Distributed control for voltage and current sharing islanded DC microgrids under cyber attacks

As a cyber-physical system (CPD), a microgrid (MG) is threatened by various cyber-attacks. To ensure the security of MGs under these attacks, suitable control method must be designed to enhance the security of MG. Technology has improved drastically over the years and people are getting more dependent on them and it can be dangerous as malicious entity can hack into the system, causing severe consequences in sensitive sites such as military bases and hospitals. Sensitive information can be taken away and resulting in great danger. A cyber security detection technique, Kullback-Liebler divergence-based criterion, is being investigated and verified in this this report. The purpose of this technique is to distinguish any irregular behavior of a Distributed Energy Recourse (DER) control unit that is being compromised, by calculating the interior and exterior belief factor. The interior belief factor is calculated and used to communicate with its adjacent DERs to inform them on the accuracy of its outgoing information.
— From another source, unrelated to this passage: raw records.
==> config.mk <==
export PLATFORM = sky130hd
export DESIGN_NAME = dcr_config_regs
export DESIGN_NICKNAME = d
export VERILOG_FILES = /design/src/rtl/dcr_pkg.sv /design/src/rtl/dcr_config_regs.sv
export SDC_FILE = /design/constraint.sdc
export NUM_CORES = 1
export LEC_CHECK = 0
export BUFFER_PORTS_ARGS = -buffer_cell sky130_fd_sc_hd__buf_2
export CAP_MARGIN = 20
export CORE_UTILIZATION = 51
export DETAILED_ROUTE_END_ITERATION = 12
export GPL_TIMING_DRIVEN = 0
export PLACE_DENSITY = 0.8
export SLEW_MARGIN = 5
export SYNTH_ARGS = -nofsm -noshare
export SYNTH_HDL_FRONTEND = slang
export SYNTH_SLANG_ARGS = --single-unit
==> constraint.sdc <==
create_clock -name clk_sys -period 4.7 [get_ports clk_sys]
set_input_delay 0.47 -clock clk_sys [delete_from_list [all_inputs] [get_ports clk_sys]]
set_output_delay 0.47 -clock clk_sys [all_outputs]
set_load 0.05 [all_outputs]
==> src/rtl/dcr_pkg.sv <==
// Register map, field layout and reset values of the DRAM configuration block
package dcr_pkg;
  localparam logic [31:0] BANK_CONTROL_ADDR  = 32'h0000_151c;
  localparam logic [31:0] BASE_ADDRESS_ADDR  = 32'h0000_1520;
  localparam logic [31:0] READ_WAIT_ADDR     = 32'h0000_1524;
  localparam logic [31:0] WRITE_WAIT_ADDR    = 32'h0000_1528;
  localparam logic [31:0] REFRESH_ADDR       = 32'h0000_152c;
  localparam logic [31:0] PARITY_ADDR        = 32'h0000_1530;

  // Writable bits of each register; all others read as zero
  localparam logic [31:0] BANK_CONTROL_MASK  = 32'h0000_0fff;
  localparam logic [31:0] WAIT_STATE_MASK    = 32'h0003_0303;
  localparam logic [31:0] REFRESH_MASK       = 32'h0000_ffff;
  localparam logic [31:0] PARITY_MASK        = 32'h0000_0001;
  localparam logic [31:0] REG_RESET          = 32'h0000_0000;

  // Bank control fields
  localparam int DRIVE_ADDR_BIT   = 11;
  localparam int DRIVE_COL_BIT    = 10;
  localparam int DRIVE_ROW_BIT    = 9;
  localparam int DRIVE_WE_BIT     = 8;
  localparam int TYPE_MSB         = 7;
  localparam int TYPE_LSB         = 3;
  localparam int BANK_ENABLE_BIT  = 0;

  // Wait state fields
  localparam int RAS_CAS_LSB      = 16;
  localparam int CAS_WIDTH_LSB    = 8;
  localparam int RECOVERY_LSB     = 0;

  // Internally reserved address ranges
  localparam logic [31:0] LOW_RSVD_TOP   = 32'h0000_03ff;
  localparam logic [31:0] HIGH_RSVD_BASE = 32'hff00_0000;

  typedef enum logic [1:0] {
    DCR_FAST_PAGE,
    DCR_FAST_PAGE_IL,
    DCR_EDO,
    DCR_RESERVED
  } dcr_mem_type_e;
endpackage

==> src/rtl/dcr_config_regs.sv <==
// DRAM controller configuration registers and window decode
`timescale 1ns/1ps

// How it works
// - Six 32-bit registers at consecutive local words
// - Bank control accessible any time, no idle
// - Bits 11..8 select strong pin drive
// - Type field decodes non-interleaved fast-page banks
// - Decodes interleaved, EDO; 01010 and above reserved
// - Base address undefined until written
// - Bank disabled out of reset
// - No external cycle for reserved ranges
module dcr_config_regs #(
  parameter int LEAF_SIZE_LOG2 = 22
) (
  // Clock and reset
  input  wire logic        clk_sys,
  input  wire logic        rst,
  // Local bus register port
  input  wire logic        reg_wr,
  input  wire logic        reg_rd,
  input  wire logic [31:0] reg_addr,
  input  wire logic [31:0] reg_wdata,
  output logic      [31:0] reg_rdata,
  output logic             reg_ack,
  // Local bus memory decode
  input  wire logic        lb_valid,
  input  wire logic [31:0] lb_addr,
  output logic             mem_claim,
  output logic             ext_cycle_ok,
  // Pin drive strength
  output logic             drive_muxed_row_col_address,
  output logic             drive_column_strobes_n,
  output logic             drive_row_strobes_n,
  output logic             drive_dram_write_enables_n,
  // Decoded arrangement
  output logic             bank_enable,
  output dcr_pkg::dcr_mem_type_e mem_type,
  output logic [2:0]       leaf_count,
  output logic [1:0]       rd_ras_cas,
  output logic [1:0]       rd_cas_width,
  output logic [1:0]       rd_recovery,
  output logic [1:0]       wr_ras_cas,
  output logic [1:0]       wr_cas_width,
  output logic [1:0]       wr_recovery,
  output logic [31:0]      refresh_interval,
  output logic             parity_enable
);

  logic [31:0] ctrl_q, ctrl_d;
  logic [31:0] base_q, base_d;
  logic [31:0] rdws_q, rdws_d;
  logic [31:0] wrws_q, wrws_d;
  logic [31:0] refr_q, refr_d;
  logic [31:0] par_q,  par_d;
  logic [31:0] rdata_q, rdata_d;
  logic        ack_q, ack_d;
  logic [4:0]  type_code;
  logic [32:0] offset;
  logic [32:0] win_size;

  // Masked write so reserved bits never store
  function automatic logic [31:0] wmask(input logic [31:0] old, input logic [31:0] val,
                                        input logic [31:0] msk);
    return (old & ~msk) | (val & msk);
  endfunction

  function automatic logic [1:0] fld2(input logic [31:0] r, input int lsb);
    return r[lsb +: 2];
  endfunction

  always_comb begin
    ctrl_d  = ctrl_q;
    base_d  = base_q;
    rdws_d  = rdws_q;
    wrws_d  = wrws_q;
    refr_d  = refr_q;
    par_d   = par_q;
    // Bank control is writable any time; no idle check needed
    if (reg_wr) begin
      unique case (reg_addr)
        dcr_pkg::BANK_CONTROL_ADDR:
          ctrl_d = wmask(ctrl_q, reg_wdata, dcr_pkg::BANK_CONTROL_MASK);
        dcr_pkg::BASE_ADDRESS_ADDR: base_d = reg_wdata;
        dcr_pkg::READ_WAIT_ADDR:
          rdws_d = wmask(rdws_q, reg_wdata, dcr_pkg::WAIT_STATE_MASK);
        dcr_pkg::WRITE_WAIT_ADDR:
          wrws_d = wmask(wrws_q, reg_wdata, dcr_pkg::WAIT_STATE_MASK);
        dcr_pkg::REFRESH_ADDR:
          refr_d = wmask(refr_q, reg_wdata, dcr_pkg::REFRESH_MASK);
        dcr_pkg::PARITY_ADDR:
          par_d = wmask(par_q, reg_wdata, dcr_pkg::PARITY_MASK);
        default: ;
      endcase
    end
  end

  // Every request is acked, mapped or not, so a stray address cannot hang the bus
  always_comb begin
    rdata_d = rdata_q;
    ack_d   = reg_wr | reg_rd;
    if (reg_rd) begin
      unique case (reg_addr)
        dcr_pkg::BANK_CONTROL_ADDR: rdata_d = ctrl_q;
        dcr_pkg::BASE_ADDRESS_ADDR: rdata_d = base_q;
        dcr_pkg::READ_WAIT_ADDR:    rdata_d = rdws_q;
        dcr_pkg::WRITE_WAIT_ADDR:   rdata_d = wrws_q;
        dcr_pkg::REFRESH_ADDR:      rdata_d = refr_q;
        dcr_pkg::PARITY_ADDR:       rdata_d = par_q;
        default:                    rdata_d = dcr_pkg::REG_RESET;
      endcase
    end
  end

  // Control registers clear, so the bank starts disabled
  always_ff @(posedge clk_sys or posedge rst) begin
    if (rst) begin
      ctrl_q  <= dcr_pkg::REG_RESET;
      rdws_q  <= dcr_pkg::REG_RESET;
      wrws_q  <= dcr_pkg::REG_RESET;
      refr_q  <= dcr_pkg::REG_RESET;
      par_q   <= dcr_pkg::REG_RESET;
    end else begin
      ctrl_q  <= ctrl_d;
      rdws_q  <= rdws_d;
      wrws_q  <= wrws_d;
      refr_q  <= refr_d;
      par_q   <= par_d;
    end
  end

  always_ff @(posedge clk_sys or posedge rst) begin
    if (rst) begin
      rdata_q <= dcr_pkg::REG_RESET;
      ack_q   <= 1'b0;
    end else begin
      rdata_q <= rdata_d;
      ack_q   <= ack_d;
    end
  end

  // Base has no reset on purpose: content is undefined until written
  always_ff @(posedge clk_sys) begin
    base_q <= base_d;
  end

  assign reg_rdata = rdata_q;
  assign reg_ack   = ack_q;

  // Drive strength straight from the register bits
  assign drive_muxed_row_col_address = ctrl_q[dcr_pkg::DRIVE_ADDR_BIT];
  assign drive_column_strobes_n      = ctrl_q[dcr_pkg::DRIVE_COL_BIT];
  assign drive_row_strobes_n         = ctrl_q[dcr_pkg::DRIVE_ROW_BIT];
  assign drive_dram_write_enables_n  = ctrl_q[dcr_pkg::DRIVE_WE_BIT];
  assign bank_enable                 = ctrl_q[dcr_pkg::BANK_ENABLE_BIT];

  assign rd_ras_cas   = fld2(rdws_q, dcr_pkg::RAS_CAS_LSB);
  assign rd_cas_width = fld2(rdws_q, dcr_pkg::CAS_WIDTH_LSB);
  assign rd_recovery  = fld2(rdws_q, dcr_pkg::RECOVERY_LSB);
  assign wr_ras_cas   = fld2(wrws_q, dcr_pkg::RAS_CAS_LSB);
  assign wr_cas_width = fld2(wrws_q, dcr_pkg::CAS_WIDTH_LSB);
  assign wr_recovery  = fld2(wrws_q, dcr_pkg::RECOVERY_LSB);
  assign refresh_interval = refr_q;
  assign parity_enable    = par_q[0];

  assign type_code = ctrl_q[dcr_pkg::TYPE_MSB:dcr_pkg::TYPE_LSB];

  // Leaf count counts interleave leaves; zero marks a reserved code
  always_comb begin
    mem_type   = dcr_pkg::DCR_RESERVED;
    leaf_count = 3'h0;
    casez (type_code)
      5'b00000: begin
        mem_type   = dcr_pkg::DCR_FAST_PAGE;
        leaf_count = 3'h1;
      end
      5'b00001: begin
        mem_type   = dcr_pkg::DCR_FAST_PAGE;
        leaf_count = 3'h2;
      end
      5'b0001?: begin
        mem_type   = dcr_pkg::DCR_FAST_PAGE;
        leaf_count = 3'h4;
      end
      5'b001?0: begin
        mem_type   = dcr_pkg::DCR_FAST_PAGE_IL;
        leaf_count = 3'h2;
      end
      5'b001?1: begin
        mem_type   = dcr_pkg::DCR_FAST_PAGE_IL;
        leaf_count = 3'h4;
      end
      5'b01000: begin
        mem_type   = dcr_pkg::DCR_EDO;
        leaf_count = 3'h1;
      end
      5'b01001: begin
        mem_type   = dcr_pkg::DCR_EDO;
        leaf_count = 3'h2;
      end
      default:  ;
    endcase
  end

  // Range test instead of a mask compare, so a misaligned base is
  // still decoded predictably rather than aliasing
  assign win_size = 33'(leaf_count) << LEAF_SIZE_LOG2;
  assign offset   = {1'b0, lb_addr} - {1'b0, base_q};

  always_comb begin
    ext_cycle_ok = lb_valid && (lb_addr > dcr_pkg::LOW_RSVD_TOP)
                   && (lb_addr < dcr_pkg::HIGH_RSVD_BASE);
    mem_claim    = ext_cycle_ok && bank_enable && (leaf_count != 3'h0)
                   && !offset[32] && (offset < win_size);
  end

endmodule // dcr_config_regs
On the other hand, by calculating the exterior-belief values, it ensures the accuracy of the information that is being received from its adjacent DERs. By using the calculations of the interior and exterior belief values, it will show down and mitigate attacks. Connection network with mild graph connectivity is required for this proposal. A conventional medium voltage DC microgrid system is stimulated to verify the authenticity of the Kullback-Liebler divergence-based criterion technique. It is proven that by using this technique, the voltage of the buses of the microgrid is well controlled and DERs are able to recognize cyber-attacks during legitimate occurrences successfully. The purpose of this Final Year Project (FYP) is to develop a suitable method to tackle this problem. MATLAB Simulink will be used to verify the validity of the report. This report will cover how the methods are being implemented into the systems and how they are beneficial.